WASHINGTON -- Massachusetts on Tuesday became the eighth state to announce new measures to protect food stamp beneficiaries from cuts recently approved by Congress.

The cuts target state practices that have allowed residents with as little as $1 per month in federal heating assistance to qualify automatically for higher food stamp benefits. The new farm bill law sets the minimum qualification in heating aid at $20 for low-income households.

The Congressional Budget Office estimated that changes to the so-called heat-and-eat scheme would save the federal government about $8 billion, or about 1 percent of Supplemental Nutrition Assistance Program spending. Stricter food stamp reforms, such as work requirements, were stripped from the farm bill and replaced with limited pilot programs.

Under Gov. Deval Patrick's (D) proposal, Massachusetts will provide at least $20 in heating assistance to the 163,000 families that get a boost from the link between the programs.

''Reversing the cuts from the farm bill is a major step in helping Massachusetts families work toward economic stability,'' John Polanowicz, state secretary of Health and Human Services, said in a statement Tuesday.

The Massachusetts Department of Housing and Community Development handles the federal Low Income Heating Assistance Program in the state, and will use roughly $3 million in federal funds to preserve $142 million worth of additional SNAP aid.

Connecticut, New York, Rhode Island, Vermont, Pennsylvania, Oregon and Montana have approved similar strategies to offset federal food stamp cuts.

The state moves have been controversial with federal lawmakers, who have suggested they might intervene to protect the savings.

''Since the passage of the farm bill, states have found ways to cheat once again on signing up people for food stamps,'' House Speaker John Boehner (R-Ohio) told reporters in February. "And so I would hope that the House would act to try to stop this cheating and this fraud from continuing."

Despite Boehner's objections, it's not clear that recent state actions are undoing the farm bill's budget savings. House Agriculture Committee staff say the CBO expected some states to increase heating assistance checks to offset the food stamp cuts, which would reduce benefits by an average of $90 for as many as 800,000 recipients.

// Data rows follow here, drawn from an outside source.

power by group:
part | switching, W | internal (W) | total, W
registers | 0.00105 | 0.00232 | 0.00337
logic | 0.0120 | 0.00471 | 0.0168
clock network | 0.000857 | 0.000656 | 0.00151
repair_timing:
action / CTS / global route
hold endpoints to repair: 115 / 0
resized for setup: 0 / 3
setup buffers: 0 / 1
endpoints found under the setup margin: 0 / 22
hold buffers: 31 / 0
**config.mk**
```make
export PLATFORM = sky130hd
export DESIGN_NAME = fir_coef_ram_ctrl_flat
export DESIGN_NICKNAME = d
export VERILOG_FILES = /design/src/rtl/fir_coef_ram_ctrl_if.sv /design/src/rtl/fir_coef_ram_ctrl.sv /design/src/flat_wrapper.sv
export SDC_FILE = /design/constraint.sdc
export NUM_CORES = 1
export LEC_CHECK = 0
export CORE_UTILIZATION = 41
export DETAILED_ROUTE_END_ITERATION = 8
export PLACE_DENSITY = 0.8
export SYNTH_ARGS = -nofsm -noshare
export SYNTH_HDL_FRONTEND = slang
export SYNTH_SLANG_ARGS = --single-unit
```
**constraint.sdc**
```tcl
create_clock -name iClk_12M -period 2 [get_ports iClk_12M]
set_input_delay 0.2 -clock iClk_12M [delete_from_list [all_inputs] [get_ports iClk_12M]]
set_output_delay 0.2 -clock iClk_12M [all_outputs]
set_load 0.01 [all_outputs]
```
==> config.mk <==
export PLATFORM = sky130hd
export DESIGN_NAME = sparse_block_scheduler
export DESIGN_NICKNAME = d
export VERILOG_FILES = /design/src/rtl/sparse_block_scheduler.sv
export SDC_FILE = /design/constraint.sdc
export NUM_CORES = 1
export LEC_CHECK = 0
export CAP_MARGIN = 25
export CORE_ASPECT_RATIO = 0.9
export CORE_MARGIN = 1.5
export CORE_UTILIZATION = 36
export DETAILED_ROUTE_END_ITERATION = 10
export PLACE_DENSITY = 0.6
export SYNTH_ARGS = -nofsm -noshare
export SYNTH_HDL_FRONTEND = slang
export SYNTH_SLANG_ARGS = --single-unit
==> constraint.sdc <==
create_clock -name clk -period 3.4 [get_ports clk]
set_input_delay 0.85 -clock clk [delete_from_list [all_inputs] [get_ports clk]]
set_output_delay 0.85 -clock clk [all_outputs]
set_load 0.005 [all_outputs]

(The CBO previously estimated that completely severing the link between the Low Income Home Energy Assistance Program and food stamps would save $11 billion over 10 years, more than the $8 billion under the bill that became law.)

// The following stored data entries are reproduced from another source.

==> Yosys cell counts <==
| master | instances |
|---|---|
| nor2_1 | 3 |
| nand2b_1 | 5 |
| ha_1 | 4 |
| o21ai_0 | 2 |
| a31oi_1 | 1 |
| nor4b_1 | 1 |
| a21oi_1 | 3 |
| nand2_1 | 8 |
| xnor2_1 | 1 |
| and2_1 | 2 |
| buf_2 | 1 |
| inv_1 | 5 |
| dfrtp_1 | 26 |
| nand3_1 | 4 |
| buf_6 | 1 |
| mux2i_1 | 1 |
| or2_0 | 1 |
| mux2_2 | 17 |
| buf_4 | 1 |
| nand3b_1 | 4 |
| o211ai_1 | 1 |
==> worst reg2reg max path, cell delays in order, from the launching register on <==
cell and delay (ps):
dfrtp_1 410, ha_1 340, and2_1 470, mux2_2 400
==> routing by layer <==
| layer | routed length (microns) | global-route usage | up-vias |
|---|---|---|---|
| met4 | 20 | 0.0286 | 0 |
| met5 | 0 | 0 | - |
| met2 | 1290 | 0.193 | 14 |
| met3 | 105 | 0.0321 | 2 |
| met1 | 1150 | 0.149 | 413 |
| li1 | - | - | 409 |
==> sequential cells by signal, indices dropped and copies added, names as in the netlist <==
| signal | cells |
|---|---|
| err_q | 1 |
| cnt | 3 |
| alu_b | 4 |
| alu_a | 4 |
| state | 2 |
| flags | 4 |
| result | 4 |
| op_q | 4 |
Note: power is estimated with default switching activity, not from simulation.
`src/rtl/bus_arbiter.sv`:
```
// bus_arbiter: four-master round-robin bus arbiter with a begin-wait timeout and a busy watchdog
module bus_arbiter #(
  parameter int timeoutCycles = 1024,
  parameter int beginWaitCycles = 8
) (
  input  logic       clock,
  input  logic       reset,
  input  logic [3:0] busRequests,
  input  logic       beginTransactionIn,
  input  logic       endTransactionIn,
  output logic [3:0] busGrants,
  output logic [1:0] activeMaster,
  output logic       busActive,
  output logic       busErrorOut,
  output logic       endTransactionOut
);
  typedef enum logic [2:0] {IDLE, WAIT_BEGIN, BUSY, ERROR, END} arbState;
  arbState state, nextState;
  logic [1:0] lastGrant, winner;
  logic [7:0] waitCounter;
  logic [15:0] watchdog;
  logic waitDone, timedOut, granting;
  assign waitDone = waitCounter == 8'(beginWaitCycles - 1);
  assign timedOut = watchdog == 16'(timeoutCycles - 1);
  assign granting = state == IDLE && |busRequests;
  // Scan downward so the nearest index after lastGrant is assigned last and wins.
  always_comb begin
    winner = lastGrant;
    for (int k = 4; k >= 1; k--)
      if (busRequests[2'(lastGrant + 2'(k))]) winner = 2'(lastGrant + 2'(k));
  end
  always_comb begin
    nextState = state;
    case (state)
      IDLE:       nextState = |busRequests ? WAIT_BEGIN : IDLE;
      WAIT_BEGIN: nextState = beginTransactionIn ? BUSY : waitDone ? IDLE : WAIT_BEGIN;
      BUSY:       nextState = endTransactionIn ? IDLE : timedOut ? ERROR : BUSY;
      ERROR:      nextState = END;
      default:    nextState = IDLE;
    endcase
  end
  always_ff @(posedge clock or negedge reset)
    if (!reset) begin
      state <= IDLE;
      busGrants <= '0;
      activeMaster <= 2'd0;
      lastGrant <= 2'd3;
      busActive <= 1'b0;
      busErrorOut <= 1'b0;
      endTransactionOut <= 1'b0;
      waitCounter <= '0;
      watchdog <= '0;
    end else begin
      state <= nextState;
      busGrants <= granting ? 4'b0001 << winner : 4'b0000;
      activeMaster <= granting ? winner : activeMaster;
      lastGrant <= granting ? winner : lastGrant;
      busActive <= nextState != IDLE;
      busErrorOut <= nextState == ERROR;
      endTransactionOut <= nextState == END;
      waitCounter <= state == WAIT_BEGIN ? waitCounter + 8'd1 : '0;
      watchdog <= state != BUSY ? '0 : timedOut ? watchdog : watchdog + 16'd1;
    end
endmodule

```
`config.mk`:
```
export PLATFORM = sky130hd
export DESIGN_NAME = bus_arbiter
export DESIGN_NICKNAME = d
export VERILOG_FILES = /design/src/rtl/bus_arbiter.sv
export SDC_FILE = /design/constraint.sdc
export NUM_CORES = 1
export LEC_CHECK = 0
export ABC_AREA = 0
export ABC_CLOCK_PERIOD_IN_PS = 2100
export CORE_MARGIN = 2
export CORE_UTILIZATION = 30
export CTS_BUF_LIST = sky130_fd_sc_hd__clkbuf_4
export CTS_CLUSTER_SIZE = 8
export DETAILED_ROUTE_END_ITERATION = 10
export DONT_BUFFER_PORTS = 1
export PLACE_DENSITY_LB_ADDON = 0.2
export RECOVER_POWER = 25
export SYNTH_ARGS = -nofsm -noshare
export SYNTH_HDL_FRONTEND = slang
export SYNTH_SLANG_ARGS = --single-unit
```
`constraint.sdc`:
```
create_clock -name clock -period 2.1 [get_ports clock]
set_clock_uncertainty 0.1 [all_clocks]
set_input_delay 0.21 -clock clock [delete_from_list [all_inputs] [get_ports clock]]
set_output_delay 0.21 -clock clock [all_outputs]
set_load 0.05 [all_outputs]
```
==> results.toml <==
[synth]
synth_top_area_cell = "dfrtp_1"
synth_edf_count = 0
synth_most_common_cell = "dfrtp_1"
synth_top_cell_area_share_pct = 48.2
async_flop_share_pct = 100
syn-instance-count = 177
synthTopCellsByArea = "dfrtp_1 (48%), nor2_1 (3.0%), dfstp_2 (2.8%)"
yosysSeqAreaShare_pct = 51.0
synth.yosys.warnings = 0
netlist_area_mm2 = 0.00187
ys_ff_latch = 38
yosys-top-cells-count = "dfrtp_1 (36), nor2_1 (15), nand2_1 (13), and3_1 (8), nand3_1 (8)"
synth_area_per_cell_um2 = 10.6
ys_types = 43
synthFlopType = "dfrtp_1"
syn-num-nets = 187

[grt]
met3_usage_pct = 3.88
antenna_found_initial = 0
overflow = 0
grt_use_met2_pct = 19.8
grt-busiest-layer = "met2"
grt_pass1_wl_um = 6750
grt_max_degree = 39
grt_use_total_pct = 12.0
grtUsageMet1_pct = 14.8
grt_pass1_vias = 1420

[drt]
ant_nets = 0
firstDrtPassIters = 4
via_per_inst = 5.32
vias = 1383
totalWireLength_um = 3790
routedWlPerCell_um = 14.6
first_iter_violations = 48
drc = 0

[timing]
worst_pin_slew_ps = 951
timing.fmax_mhz = 514
setup_violations = 0
slew_headroom_pct = 36.6
drv_slew = 0
rsz0062_at_grt = "false"
period_minus_slack_ps = 1950
fin_tns_setup_ps = 0
final_hold_viol_count = 0
hold_ws_ps = 25.9
fin_crit_sh_pct = 92.6

[critical_path]
cp-end-kind = "flop"
cpPeakStageDelay_ps = 540
cpLargestDelayFamily = "simple AND/OR/NAND/NOR gates"
reg2reg_slack_ps = 150
crit_path_max_fanout = 8
critPathRequiredTime_ps = 2270
cp_slowest_cell = "or4_1"
crit_arrival_ps = 2110
critPathLaunchType = "flop"
path_cells = "ha_1 > and3_1 > nand2_1 > or4_1 > a21oi_1"
cp_num_buf_inv = 0
critical_path_class = "flop to flop"

[place]
dp_cells = 248
numPortBuffers = 0
dp_hpwl_um = 2620
place.gp.congestion = 0.809

[floorplanning]
die_h_um = 82.9
fp.dieW_um = 82.9
initial_utilization_pct = 31.4
ios = 17
dieArea_mm2 = 0.00687
rows = 28
coreArea_mm2 = 0.00596

[clock_network]
cts-resized-gates = 0
root_buffer = "clkbuf_4"
clockBufferDepth = 2
worstSkewPairLatency_ps = 340
holdBufCountCts = 4
cts_tree = "done"
cts.sinks = 38
htreeDepth = 2
cts_buffers = 5
clk_pin_slew_ps = 130
cts_setup_buffers = 0

[worst_hold_path]
hold_class = "input pin to flop"

[outcome]
status = "completed"

[pwr]
leakage_nw = 0.921
power_density_mw_per_mm2 = 1120
ir_worst_vdd_v = 0.000603

[final_layout]
final_cells = 260
postLayoutCoreUtil_pct = 35.0
area_growth_pct = 11.7
drive_gt1_share_pct = 12.4
final_nets = 194
n_antenna_cell = 0

[run]
drv_cap = 0
==> logic make-up after synthesis <==
| kind of cell | count (synthesis) | share of synthesized area (%) |
|---|---|---|
| compound gates | 31 | 11.9 |
| xor+xnor | 9 | 4.22 |
| fa+ha+maj | 2 | 1.34 |
| buf+inv | 12 | 3.08 |
| flops | 38 | 51.0 |
| mux | 5 | 2.81 |
| simple gates | 80 | 25.6 |
==> state kept, by name, indices dropped and copies added (netlist names), 2 cells and up <==
register,flops
waitCounter,8
lastGrant,2
state,3
watchdog,16
activeMaster,2
busGrants,4
==> worst reg2reg max path: cells and delay by family, from the launching register on <==
| family | cells | cell delay [ps] |
|---|---|---|
| adder cells (fa/ha/maj) | 1 | 300 |
| flip-flops | 1 | 400 |
| AND/OR/NAND/NOR | 3 | 920 |
| AO/OA/AOI/OAI | 1 | 150 |
==> metal layers <==
metal  vias to the layer above  wire [µm]
met5                         -          0
met4                         0         50
met3                         5        177
met2                        27       1750
met1                       693       1810
li1                        658          -
==> metrics by stage <==
stage | instance area, µm² | setup WS (ps) | power [mW]
6_report | 2090 | 155 | 2.34
5_1_grt | 2090 | 1.12 | 2.50
4_1_cts | 2100 | 159 | 2.38
3_5_place_dp | 1950 | 189 | 1.72
3_3_place_gp | 1950 | 282 | 1.70
2_1_floorplan | 1870 | 385 | 1.60
==> worst paths after layout <==
kind / from / to / cells past startpoint
min in group asynchronous: reset / busGrants[1]$_DFF_PN0_ / 2
max: watchdog[0]$_DFFE_PN0P_ / watchdog[10]$_DFFE_PN0P_ / 5
min: busRequests[2] / lastGrant[1]$_DFFE_PN1P_ / 2
max reg2reg: watchdog[0]$_DFFE_PN0P_ / watchdog[10]$_DFFE_PN0P_ / 5
max in group asynchronous: reset / watchdog[4]$_DFFE_PN0P_ / 2
min reg2reg: waitCounter[0]$_DFF_PN0_ / waitCounter[0]$_DFF_PN0_ / 1
==> layout by cell type (no fill, tap or decap), types with 4 or more instances in the layout <==
cell type / netlist / final
dfrtp_1: 36 / 36
nor2_1: 15 / 15
nand2_1: 13 / 13
and3_1: 8 / 8
nand3_1: 8 / 8
a21oi_1: 7 / 7
xor2_1: 6 / 6
nand4_1: 6 / 6
o21ai_0: 5 / 5
clkbuf_4: 0 / 5
inv_1: 4 / 4
or4_1: 4 / 4
buf_4: 0 / 4
==> layout make-up <==
class                   count  area, µm²
fillers                   606       3870
flip-flops and latches     38        953
multi-input cells         127        857
well taps                  75       93.8
repair buffers              8       65.1
clock inverters             3       63.8
clock buffers               5       37.5
inverters                   4       15.0
==> report_power, final <==
part           switching (mW)  total [mW]  internal [mW]
logic                   0.270       0.514          0.244
registers               0.333        1.21          0.875
clock network           0.248       0.615          0.367
total                   0.851        2.34           1.49
Note: power is estimated with default switching activity, not from simulation.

No hearings are scheduled yet, but agriculture committee spokeswoman Tamara Hinton told HuffPost that lawmakers are keeping an eye on things.

"It is premature to discuss specifics, but the committee will continue to be aggressive with its oversight and legislative agenda as it relates to SNAP," Hinton said. "This will include a review of LIHEAP, work pilot and the other reforms in the‎ farm bill. Where possible, we will coordinate our efforts with other committees as they review these issues, as well."

Rep. Jim McGovern (D-Mass.) rejected Boehner’s claims in a press release Tuesday, defending the governor for "stepping up" for Massachusetts' poorest residents.

"Despite what Speaker Boehner said last week (ironically, on the same day he invited Pope Francis to address a joint session of Congress), this effort is not 'fraud' or 'cheating' -- it's an effort by states like Massachusetts to provide food to hungry families," McGovern said.